A Question of Ethics

Does Federal Law Require Stevens to Be Expelled?

November 17, 2008

Q: I need you to settle a debate. I am an Alaska voter and had always presumed that if the trial of Sen. Ted Stevens (R) resulted in a conviction, he would be required to leave the Senate. However, now that he has been convicted, a friend of mine says that I am wrong. He says that if Stevens is re-elected, the Senate would not expel him. Who is right?

A: Unfortunately, I’m not sure that I can settle this debate. While Stevens’ conviction does not disqualify him from serving in the Senate, it is possible that the Senate might expel him anyway, even if he is re-elected. Those who favor expulsion and those who favor Stevens staying both have arguments supporting their position.

As a preliminary matter, there is no law that requires that a Senator who is convicted of a crime to be expelled. Under the Constitution, there are just three qualifications to be a Senator. Article I, Section 3, Clause 3 states that a Senator must be 30 years old, a U.S. citizen for at least nine years and an inhabitant of the state he or she represents. Absent an amendment to the Constitution, these qualifications cannot be changed.

Moreover, under the Constitution, only one thing automatically disqualifies a Senator from continuing to serve. The 14th Amendment provides that no person shall be a Senator if he or she has previously taken an oath to support the Constitution, and then engages in insurrection or gives aid or comfort to the country’s enemies.
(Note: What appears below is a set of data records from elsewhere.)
**src/rtl/delayed_read_guard_pkg.sv**
```systemverilog
package delayed_read_guard_pkg;

  typedef struct packed {
    logic incCount;
    logic clrCount;
  } ctlStrobes_t;

  typedef enum logic {
    ST_IDLE = 1'b0,
    ST_PEND = 1'b1
  } guardState_t;

endpackage

```
**src/rtl/delayed_read_guard_datapath.sv**
```systemverilog
module delayed_read_guard_datapath
  import delayed_read_guard_pkg::*;
#(
  parameter int LIMIT_W = 3
) (
  input  logic               clk,
  input  logic               rstN,
  input  ctlStrobes_t        strobes,
  input  logic [LIMIT_W-1:0] limitCode,
  output logic               limitHit
);

  localparam int CNT_W = 2 ** LIMIT_W;
  localparam logic [CNT_W-1:0] CNT_MAX = '1;
  localparam logic [CNT_W:0]   ONE_WIDE = 1;

  logic [CNT_W-1:0] rejCount;
  logic [CNT_W:0]   nextCount;
  logic [CNT_W:0]   limitValue;

  // saturating rejection counter
  always_ff @(posedge clk or negedge rstN) begin
    if (!rstN) begin
      rejCount <= '0;
    end else if (strobes.clrCount) begin
      rejCount <= '0;
    end else if (strobes.incCount && (rejCount != CNT_MAX)) begin
      rejCount <= rejCount + 1'b1;
    end
  end

  always_comb begin
    nextCount  = {1'b0, rejCount} + ONE_WIDE;
    limitValue = ONE_WIDE << limitCode;
    limitHit   = (limitCode != '0) && (nextCount >= limitValue);
  end

endmodule

```
**src/rtl/delayed_read_guard_ctrl.sv**
```systemverilog
module delayed_read_guard_ctrl
  import delayed_read_guard_pkg::*;
(
  input  logic        clk,
  input  logic        rstN,
  input  logic        delayStart,
  input  logic        reqValid,
  input  logic        reqMatch,
  input  logic        satisfyStrb,
  input  logic        limitHit,
  output ctlStrobes_t strobes,
  output logic        pending,
  output logic        rejectRetry,
  output logic        discardPulse
);

  guardState_t state, stateNext;
  logic discardNow;

  always_comb begin
    pending     = (state == ST_PEND);
    rejectRetry = pending && reqValid && !reqMatch;
    discardNow  = rejectRetry && limitHit && !satisfyStrb;

    strobes.incCount = rejectRetry && !limitHit && !satisfyStrb;
    strobes.clrCount = !pending || satisfyStrb || discardNow;

    stateNext = state;
    unique case (state)
      ST_IDLE: if (delayStart) stateNext = ST_PEND;
      ST_PEND: if (satisfyStrb || discardNow) stateNext = ST_IDLE;
      default: stateNext = ST_IDLE;
    endcase
  end

  always_ff @(posedge clk or negedge rstN) begin
    if (!rstN) begin
      state        <= ST_IDLE;
      discardPulse <= 1'b0;
    end else begin
      state        <= stateNext;
      discardPulse <= discardNow;
    end
  end

endmodule

```
**src/rtl/delayed_read_guard.sv**
```systemverilog
module delayed_read_guard
  import delayed_read_guard_pkg::*;
#(
  parameter int LIMIT_W = 3
) (
  input  logic               clk,
  input  logic               rstN,
  input  logic               delayStart,
  input  logic               reqValid,
  input  logic               reqMatch,
  input  logic               satisfyStrb,
  input  logic [LIMIT_W-1:0] limitCode,
  output logic               pending,
  output logic               rejectRetry,
  output logic               discardPulse
);

  ctlStrobes_t strobes;
  logic        limitHit;

  delayed_read_guard_ctrl u_ctrl (
    .clk          (clk),
    .rstN         (rstN),
    .delayStart   (delayStart),
    .reqValid     (reqValid),
    .reqMatch     (reqMatch),
    .satisfyStrb  (satisfyStrb),
    .limitHit     (limitHit),
    .strobes      (strobes),
    .pending      (pending),
    .rejectRetry  (rejectRetry),
    .discardPulse (discardPulse)
  );

  delayed_read_guard_datapath #(
    .LIMIT_W (LIMIT_W)
  ) u_dp (
    .clk       (clk),
    .rstN      (rstN),
    .strobes   (strobes),
    .limitCode (limitCode),
    .limitHit  (limitHit)
  );

endmodule

```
Beyond the Constitution, there are no other laws directly addressing the fate of a Senator who is convicted of a crime. In the absence of any such laws, it is left to the discretion of the Senate to determine whether to expel a convicted felon. Article I, Section 5, Clause 2 authorizes Congress to punish its Members for “disorderly behavior.” This is the clause under which the House and Senate created their respective ethics committees. The Senate Ethics Committee investigates potential violations by Members and staffers, and it recommends sanctions where it deems appropriate. The Senate then decides whether to implement the committee’s recommendation. The harshest sanction is expulsion. Under the Constitution, this requires a two-thirds majority vote.

As to Stevens’ case, it is anybody’s guess. Because the Senate has wide discretion in disciplining its Members, political considerations are often at least as important as legal ones, meaning that precedents are not as reliable a guide as in other areas of the law. Moreover, the few times that the Senate has actually expelled a Member all predated the Civil War and were all based on disloyalty to the country.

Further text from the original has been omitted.